-------- Extracted information --------

[src/shared/i2cgp_params.svh]
// register offsets, field positions and reset values of the i2c gating slice
`ifndef I2CGP_PARAMS_SVH
`define I2CGP_PARAMS_SVH

`define I2CGP_OFF_CLK_GATE      12'h00D8
`define I2CGP_OFF_SOFT_RST      12'h00DC
`define I2CGP_OFF_DSLP_REQ      12'h00E4
`define I2CGP_OFF_PERF_REQ      12'h00EC
`define I2CGP_OFF_WAKE_SRC      12'h0108

`define I2CGP_BIT_RUN_GATE      0
`define I2CGP_BIT_SLP_GATE      8
`define I2CGP_BIT_DSLP_GATE     16
`define I2CGP_BIT_SOFT_RST      0
`define I2CGP_BIT_ENABLED       1
`define I2CGP_BIT_REQ           0
`define I2CGP_BIT_WAKE_TIMER    0
`define I2CGP_BIT_WAKE_NETPROC  1

`define I2CGP_RST_VALUE         32'h0000_0000

`endif

[src/shared/i2cgp_pkg.sv]
// types of the i2c gating slice
package i2cgp_pkg;

	typedef enum logic [1:0] {
		I2CGP_RUN,
		I2CGP_SLEEP,
		I2CGP_DEEP_SLEEP
	} i2cgp_mode_e;

	typedef struct packed {
		logic run_mode_clock_gate;
		logic sleep_mode_clock_gate;
		logic deep_sleep_clock_gate;
	} i2cgp_gate_s;

	typedef struct packed {
		logic netproc_wake_enable;
		logic wake_timer_enable;
	} i2cgp_wake_s;

	typedef struct packed {
		logic        wr;
		logic        rd;
		logic [11:0] addr;
		logic [31:0] wdata;
	} i2cgp_bus_s;

endpackage : i2cgp_pkg

[src/rtl/i2cgp_bit_reg.sv]
// resettable control bit written from the register port
`timescale 1ns/1ps
module i2cgp_bit_reg (
	// clock and reset
	input  wire logic clk,
	input  wire logic rst,
	// write side
	input  wire logic we,
	input  wire logic d,
	// stored value
	output logic      q
);
	always_ff @(posedge clk or posedge rst) begin
		if (rst) begin
			q <= 1'b0;
		end else if (we) begin
			q <= d;
		end
	end
endmodule : i2cgp_bit_reg

[src/rtl/i2cgp_top.sv]
// i2c clock gating, soft reset and power request registers
`timescale 1ns/1ps
`include "i2cgp_params.svh"
module i2cgp_top
	import i2cgp_pkg::*;
(
	// clock and reset
	input  wire logic        CLK_SYS,
	input  wire logic        SYS_RST,
	// register port
	input  wire logic [11:0] ADDR,
	input  wire logic [31:0] WDATA,
	input  wire logic        WR,
	input  wire logic        RD,
	output logic      [31:0] RDATA,
	// power mode of the application processor
	input  wire logic [1:0]  POWER_MODE,
	// wake sources
	input  wire logic        NETPROC_WAKE,
	input  wire logic        WAKE_TIMER_EXPIRED,
	// peripheral controls
	output logic             I2C_CLK_EN,
	output logic             I2C_SOFT_RESET,
	output logic             DEEP_SLEEP_ENTRY_REQ,
	output logic             HIGH_PERF_REQ,
	output logic             WAKE_TIMER_RUN,
	output logic             DEEP_SLEEP_WAKE
);

	////////////////////////////////////////////////////////////////////
	// address decode
	i2cgp_bus_s  bus;
	assign bus = '{wr: WR, rd: RD, addr: ADDR, wdata: WDATA};

	wire hit_gate = (bus.addr == `I2CGP_OFF_CLK_GATE);
	wire hit_rst  = (bus.addr == `I2CGP_OFF_SOFT_RST);
	wire hit_dslp = (bus.addr == `I2CGP_OFF_DSLP_REQ);
	wire hit_perf = (bus.addr == `I2CGP_OFF_PERF_REQ);
	wire hit_wake = (bus.addr == `I2CGP_OFF_WAKE_SRC);

	////////////////////////////////////////////////////////////////////
	// control bits
	localparam int NBITS = 8;
	logic [NBITS-1:0] we_v;
	logic [NBITS-1:0] d_v;
	logic [NBITS-1:0] q_v;

	// wake enables at bits 7 and 6
	assign we_v = {bus.wr & hit_wake, bus.wr & hit_wake,
		bus.wr & hit_perf, bus.wr & hit_dslp, bus.wr & hit_rst,
		bus.wr & hit_gate, bus.wr & hit_gate, bus.wr & hit_gate};
	assign d_v = {bus.wdata[`I2CGP_BIT_WAKE_NETPROC],
		bus.wdata[`I2CGP_BIT_WAKE_TIMER],
		bus.wdata[`I2CGP_BIT_REQ],
		bus.wdata[`I2CGP_BIT_REQ],
		bus.wdata[`I2CGP_BIT_SOFT_RST],
		bus.wdata[`I2CGP_BIT_DSLP_GATE],
		bus.wdata[`I2CGP_BIT_SLP_GATE],
		bus.wdata[`I2CGP_BIT_RUN_GATE]};

	// every control bit resets to zero
	genvar gi;
	generate
		for (gi = 0; gi < NBITS; gi++) begin : g_bit
			i2cgp_bit_reg u_bit (
				.clk (CLK_SYS),
				.rst (SYS_RST),
				.we  (we_v[gi]),
				.d   (d_v[gi]),
				.q   (q_v[gi])
			);
		end
	endgenerate

	i2cgp_gate_s gate;
	i2cgp_wake_s wake;
	assign gate = '{run_mode_clock_gate: q_v[0],
		sleep_mode_clock_gate: q_v[1], deep_sleep_clock_gate: q_v[2]};
	wire soft_rst_bit = q_v[3];
	wire dslp_req_bit = q_v[4];
	wire perf_req_bit = q_v[5];
	assign wake = '{wake_timer_enable: q_v[6], netproc_wake_enable: q_v[7]};

	////////////////////////////////////////////////////////////////////
	// clock gating per power mode
	i2cgp_mode_e mode;
	assign mode = i2cgp_mode_e'(POWER_MODE);
	logic clk_en_nxt;
	always_comb begin
		unique case (mode)
			I2CGP_RUN:        clk_en_nxt = gate.run_mode_clock_gate;
			I2CGP_SLEEP:      clk_en_nxt = gate.sleep_mode_clock_gate;
			I2CGP_DEEP_SLEEP: clk_en_nxt = gate.deep_sleep_clock_gate;
			default:          clk_en_nxt = 1'b0;
		endcase
	end

	// enabled when clocked and out of reset
	wire enabled_nxt = clk_en_nxt & ~soft_rst_bit;
	logic enabled_r;

	////////////////////////////////////////////////////////////////////
	// read mux
	wire [31:0] rd_gate = {15'h0000, gate.deep_sleep_clock_gate, 7'h00,
		gate.sleep_mode_clock_gate, 7'h00, gate.run_mode_clock_gate};
	wire [31:0] rd_rst  = {30'h0000_0000, enabled_r, soft_rst_bit};
	wire [31:0] rd_dslp = {31'h0000_0000, dslp_req_bit};
	wire [31:0] rd_perf = {31'h0000_0000, perf_req_bit};
	wire [31:0] rd_wake = {30'h0000_0000, wake.netproc_wake_enable,
		wake.wake_timer_enable};
	wire [31:0] rdata_nxt = !bus.rd ? `I2CGP_RST_VALUE :
		hit_gate ? rd_gate : hit_rst ? rd_rst : hit_dslp ? rd_dslp :
		hit_perf ? rd_perf : hit_wake ? rd_wake : `I2CGP_RST_VALUE;

	////////////////////////////////////////////////////////////////////
	// output flops
	always_ff @(posedge CLK_SYS or posedge SYS_RST) begin
		if (SYS_RST) begin
			RDATA                <= `I2CGP_RST_VALUE;
			I2C_CLK_EN           <= 1'b0;
			I2C_SOFT_RESET       <= 1'b0;
			DEEP_SLEEP_ENTRY_REQ <= 1'b0;
			HIGH_PERF_REQ        <= 1'b0;
			WAKE_TIMER_RUN       <= 1'b0;
			DEEP_SLEEP_WAKE      <= 1'b0;
			enabled_r            <= 1'b0;
		end else begin
			RDATA                <= rdata_nxt;
			I2C_CLK_EN           <= clk_en_nxt;
			I2C_SOFT_RESET       <= soft_rst_bit;
			DEEP_SLEEP_ENTRY_REQ <= dslp_req_bit;
			HIGH_PERF_REQ        <= perf_req_bit;
			WAKE_TIMER_RUN       <= wake.wake_timer_enable;
			DEEP_SLEEP_WAKE      <= (mode == I2CGP_DEEP_SLEEP) &
				((wake.netproc_wake_enable & NETPROC_WAKE) |
				 (wake.wake_timer_enable & WAKE_TIMER_EXPIRED));
			enabled_r            <= enabled_nxt;
		end
	end

endmodule : i2cgp_top

[config.mk]
export PLATFORM = sky130hd
export DESIGN_NAME = i2cgp_top
export DESIGN_NICKNAME = d
export VERILOG_FILES = /design/src/shared/i2cgp_pkg.sv /design/src/rtl/i2cgp_bit_reg.sv /design/src/rtl/i2cgp_top.sv
export VERILOG_INCLUDE_DIRS = /design/src /design/src/shared
export SDC_FILE = /design/constraint.sdc
export NUM_CORES = 1
export LEC_CHECK = 0
export ABC_AREA = 1
export BUFFER_PORTS_ARGS = -buffer_cell sky130_fd_sc_hd__clkbuf_2
export CORE_MARGIN = 1.5
export CORE_UTILIZATION = 42
export CTS_CLUSTER_SIZE = 30
export DETAILED_ROUTE_END_ITERATION = 7
export MAX_ROUTING_LAYER = met4
export PLACE_DENSITY = 0.85
export SLEW_MARGIN = 20
export SYNTH_ARGS = -nofsm -noshare
export SYNTH_HDL_FRONTEND = slang
export SYNTH_SLANG_ARGS = --single-unit
[constraint.sdc]
create_clock -name CLK_SYS -period 1.34 [get_ports CLK_SYS]
set_input_delay 0.067 -clock CLK_SYS [delete_from_list [all_inputs] [get_ports CLK_SYS]]
set_output_delay 0.067 -clock CLK_SYS [all_outputs]
set_load 0.02 [all_outputs]
After elaboration in Yosys (flattened, before gate mapping)
Cells that the tools add are included.
{"block": "totals", "ff_bits": 32, "latch_bits": 0, "ram_bits": 0, "rom_bits": 0, "out_inout_bits": 38, "word_cells": 42, "memories": 0}
{"block": "classes", "addsub": 0, "multipliers": 0, "div_mod_pow": 0, "n_lt_le_gt_ge": 0, "n_eq_ne": 7, "n_shift": 0, "muxes": 7, "n_bitwise": 11, "reduce_logical": 1}
{"op": "12-bit by 8-bit equality test with 1-bit output (second input constant)", "n": 4}
{"op": "17-bit two-way mux", "n": 2}
{"op": "12-bit by 9-bit equality test with 1-bit output (second input constant)", "n": 1}
{"op": "1-bit AND", "n": 9}
{"op": "2-bit two-way mux", "n": 4}
{"op": "1-bit one-hot mux with 3 select lines", "n": 1}
{"op": "2-bit by 1-bit equality test with 1-bit output (second input constant)", "n": 1}
{"op": "2-bit equality test (second input constant)", "n": 1}
{"op": "2-bit zero test", "n": 1}
{"op": "1-bit inverter", "n": 1}
{"op": "1-bit OR", "n": 1}

Logic depth before layout (Yosys ltp)
{"block": "logic_depth", "word_depth": 7, "ltp_mapped": 9, "depth_no_buf": 9}

Modules after synthesis
From an unflattened synthesis, not the netlist that was laid out.
{"block": "hier_totals", "hier_cells": 158, "hier_area_um2": 1203.7}
{"mod": "i2cgp_top", "instances": 1, "cells_each": 110, "area_each_um2": 853.3}
{"mod": "i2cgp_bit_reg", "instances": 8, "cells_each": 6, "area_each_um2": 43.8}

Worst setup path before layout
OpenSTA, ideal clock, no wires.
{"block": "synth_timing", "path_type": "in2reg", "from": "input ADDR[9]", "to": "register RDATA[0]", "setup_ns": 0.126, "arrival_time_ns": 0.732, "t_required_ns": 1.214, "path_slack_ns": 0.483, "cell_stages": 6, "path_buffers": 0, "path_cell_list": "nor2_1 -> nand2_2 -> nor2_4 -> nand2_2 -> o21ai_0 -> a21oi_2"}
{"block": "synth_between", "elab_chain_len": 7}
{"element": "start, declared", "line_no": "i2cgp_top.sv:11", "source": "input wire logic [11:0] ADDR,"}
{"element": "12-bit by 9-bit equality test with 1-bit output (no line)"}
{"element": "2-bit two-way mux (no line) (4 in series)"}
{"element": "17-bit two-way mux (no line) (*) (2 in series)"}
{"element": "named net rdata_nxt[0]", "line_no": "i2cgp_top.sv:111", "source": "wire [31:0] rdata_nxt = !bus.rd ? `I2CGP_RST_VALUE :"}
{"element": "end signal, assigned", "line_no": "i2cgp_top.sv:119", "source": "RDATA <= `I2CGP_RST_VALUE;"}
{"element": "end signal, assigned", "line_no": "i2cgp_top.sv:128", "source": "RDATA <= rdata_nxt;"}
{"element": "end, declared", "line_no": "i2cgp_top.sv:15", "source": "output logic [31:0] RDATA,"}
Mark *: on every way through the listed nets, which the timed path passes. The rest lies on a longest branch.
A chain may end at the register's enable or synchronous reset.

Worst setup path after layout
{"block": "layout_timing", "from": "input POWER_MODE[1]", "to": "register enabled_r"}
{"block": "layout_between", "elab_chain_len": 3}
{"element": "start, declared", "line_no": "i2cgp_top.sv:17", "source": "input wire logic [1:0] POWER_MODE,"}
{"element": "2-bit equality test, or another cell as far along", "line_no": "i2cgp_top.sv:90", "source": "unique case (mode)"}
{"element": "1-bit one-hot mux with 3 select lines (*)", "line_no": "i2cgp_top.sv:90"}
{"element": "named net clk_en_nxt", "line_no": "i2cgp_top.sv:88", "source": "logic clk_en_nxt;"}
{"element": "1-bit AND (*)", "line_no": "i2cgp_top.sv:99", "source": "wire enabled_nxt = clk_en_nxt & ~soft_rst_bit;"}
{"element": "named net enabled_nxt", "line_no": "i2cgp_top.sv:99"}
{"element": "end signal, assigned", "line_no": "i2cgp_top.sv:137", "source": "enabled_r <= enabled_nxt;"}
{"element": "end, declared", "line_no": "i2cgp_top.sv:100", "source": "logic enabled_r;"}
Marks and branches as above.

==> impl_metrics.tcl <==
set metrics [dict create \
    die_h_um 55.3 \
    routedLengthMet1_um 767 \
    dp_hpwl_um 1570 \
    clock_latency_ns 0.29 \
    critPathKind "in2reg" \
    synth_flop_cell "dfrtp_1" \
    global_route.usage.total_pct 13.7 \
    fmax_mhz 992 \
    areaGrowthSynthToFinish_pct 16.9 \
    wl_met2_um 937 \
    final_cells 211 \
    n_antenna_cell 0 \
    grt_max_degree 20 \
    hold_viol 0 \
    grt_first_pass_wirelength_um 3260 \
    synth_edf_count 0 \
    crit_slowest_cell "dlygate4sd3_1" \
    drv_cap 0 \
    slowest_delay_ns 0.53 \
    htreeDepth 1 \
    cts.sinks 19 \
    whs_ns 0.0122 \
    num_rows 18 \
    peakVddDrop_mv 0.471 \
    gp_congestion 0.770 \
    path_buf_inv 4 \
    seq_area_frac_synth_pct 41.4 \
    path_clk_slew_ns 0.10 \
    skew_ns 0.00483 \
    dpl_cell_area_sq_mm 0.00125 \
    synth_seq_cells 19 \
    wirelength_um 1900 \
    yosys_warnings 0 \
    grt-ovfl-total 0 \
    cts_tree "built" \
    initial_core_util_pct 45.5 \
    setup_viol 0 \
    drtIter0Drc 5 \
    period_minus_slack_ns 1.01 \
    cts_root_buffer "clkbuf_4" \
    cp-start-kind "input pin" \
    drc 0 \
    design_area_sq_mm 0.00134 \
    core_area_sq_mm 0.00252 \
    avgSynthCellArea_sq_um 8.32 \
    io_pins 90 \
    fin_tns_setup_ns 0 \
    die_w_um 55.3 \
    synth_cell_types 24 \
    layout-drive-gt1-share_pct 30.9 \
    cp_top_family "buffers and inverters" \
    cp_data_arrival_time_ns 1.24 \
    cp_cell_sequence "dlygate4sd3_1 > clkbuf_2 > inv_1 > o21ai_0 > o21ai_0 > nand2_1 > inv_1" \
    wl_met3_um 147 \
    dr_total_vias 902 \
    syn_inst 138 \
    firstDrtPassIters 3 \
    min-delay-path-class "in2reg" \
    netlist_area_sq_mm 0.00115 \
    rsz0062_at_grt "no" \
    numCtsBuffers 3 \
    cp_max_fo 2 \
    cellPowerDensity_mw_per_mm2 772 \
    die-area_sq_mm 0.00306 \
    nFillCells 265 \
    fin_crit_sh_pct 75.2 \
    antenna_found_initial 0 \
    synthArstFlopShare_pct 100 \
    wire_per_inst_um 8.98 \
    routed.top_layer "met4" \
    p_leak_nw 0.751 \
    clockBufferDepth 2 \
    end_kind "flop" \
    cp.required_ns 1.57 \
    portBuffers 33 \
    outcome "complete, no violations" \
    finalMaxSlewViolations 0 \
    nNetsFinal 234 \
    place_inst 200 \
    first_global_vias 837 \
    ant_nets 0 \
    viasPerCell 4.27 \
]
-- worst paths after layout --
kind | start | to | slack (ns) | cells past startpoint
worst max register to register | g_bit[0].u_bit.q$_DFFE_PP0P_ | enabled_r$_DFF_PP0_ | 0.42 | 4
min in group asynchronous | SYS_RST | I2C_CLK_EN$_DFF_PP0_ | 0.31 | 4
worst max-delay path | POWER_MODE[1] | enabled_r$_DFF_PP0_ | 0.33 | 7
worst min-delay path | RD | RDATA[8]$_DFF_PP0_ | 0.01 | 3
worst min register to register | g_bit[3].u_bit.q$_DFFE_PP0P_ | I2C_SOFT_RESET$_DFF_PP0_ | 0.39 | 0
max in group asynchronous | SYS_RST | RDATA[1]$_DFF_PP0_ | 0.84 | 4
-- cells by family after synthesis --
logic type | Yosys count | share of synthesized area (%)
and+or+nand+nor | 60 | 26.9
buffers and inverters | 46 | 24.6
AOI/OAI and AO/OA | 12 | 6.75
DFF | 19 | 41.4
other | 1 | 0.326
-- routing by layer --
layer  GRT usage, %  vias to the layer above
met3           1.87                        6
met2           23.3                       47
li1               -                      461
met5              -                        -
met4           7.67                        0
met1           15.3                      388
-- final cells by class --
type                    instances  area (sq um)  share of cell area (%)
clock buffers                   4          26.3                    1.96
inverters                      17          68.8                    5.13
multi-input cells             100           492                    36.6
flip-flops and latches         19           475                    35.4
well taps                      30          37.5                    2.80
repair buffers                 41           243                    18.1
-- per-stage QoR --
step | util [%] | power [mW] | worst slack, ns
finish | 53.2 | 1.04 | 0.332
global route | 53.2 | 1.09 | 0.233
CTS | 53.2 | 1.05 | 0.336
detailed placement | 49.4 | 0.756 | 0.290
global placement | 49.4 | 0.753 | 0.310
floorplan | - | 0.765 | 0.483
-- report_power, final --
part / leakage, nW / internal [mW] / total (mW) / switching [mW]
logic: 0.482 / 0.0521 / 0.183 / 0.131
clock network: 0.0150 / 0.116 / 0.276 / 0.160
registers: 0.255 / 0.576 / 0.577 / 0.00131
total: 0.751 / 0.744 / 1.04 / 0.293
-- worst min-delay path: stages --
cell      delay, ns
clkbuf_2       0.11
nand2_1        0.07
nor2_1         0.04
-- cells in the mapped netlist (all sizes together), types with 2 or more instances --
master	number	area [sq um]
inv	16	60.1
buf	28	210
nand4	2	12.5
dfrtp	19	475
a211oi	2	20.0
nor2	18	100
o21ai	8	43.8
a21oi	2	13.8
nand3	12	65.1
nand2	27	119
-- state kept, by name, summed over array words and instances (netlist names) --
| register | flops |
|---|---|
| enabled_r | 1 |
| g_bit.u_bit.q | 8 |
| I2C_CLK_EN | 1 |
| WAKE_TIMER_RUN | 1 |
| DEEP_SLEEP_WAKE | 1 |
| HIGH_PERF_REQ | 1 |
| DEEP_SLEEP_ENTRY_REQ | 1 |
| RDATA | 4 |
| I2C_SOFT_RESET | 1 |
-- layout by cell type (no fill, tap or decap) --
master and instances:
a211oi_1 1, a211oi_2 1, a21oi_1 1, a21oi_2 1
buf_4 1, clkbuf_1 1, clkbuf_2 33, clkbuf_4 3
clkinv_4 1, conb_1 28, dfrtp_1 19, dlygate4sd3_1 7
inv_1 15, inv_2 1, nand2_1 22, nand2_2 4
nand2_4 1, nand3_1 11, nand3_2 1, nand4_1 2
nor2_1 11, nor2_2 4, nor2_4 3, nor3b_2 1
o21ai_0 3, o21ai_1 4, o21ai_2 1
-- timing repair --
action | 4_1_cts | 5_1_grt
setup endpoints to repair | 0 | 0
hold buffers | 7 | 0
hold endpoints to repair | 23 | 0
buffers inserted | 0 | 0
gates resized for setup | 0 | 0
No activity file was read; power rests on OpenSTA's default activity.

--------

▶ _Assignment_
Where a line of the records above holds the word "assigned", copy that line.

▶ _Task response_
{"element": "end signal, assigned", "line_no": "i2cgp_top.sv:119", "source": "RDATA <= `I2CGP_RST_VALUE;"}
{"element": "end signal, assigned", "line_no": "i2cgp_top.sv:128", "source": "RDATA <= rdata_nxt;"}
{"element": "end signal, assigned", "line_no": "i2cgp_top.sv:137", "source": "enabled_r <= enabled_nxt;"}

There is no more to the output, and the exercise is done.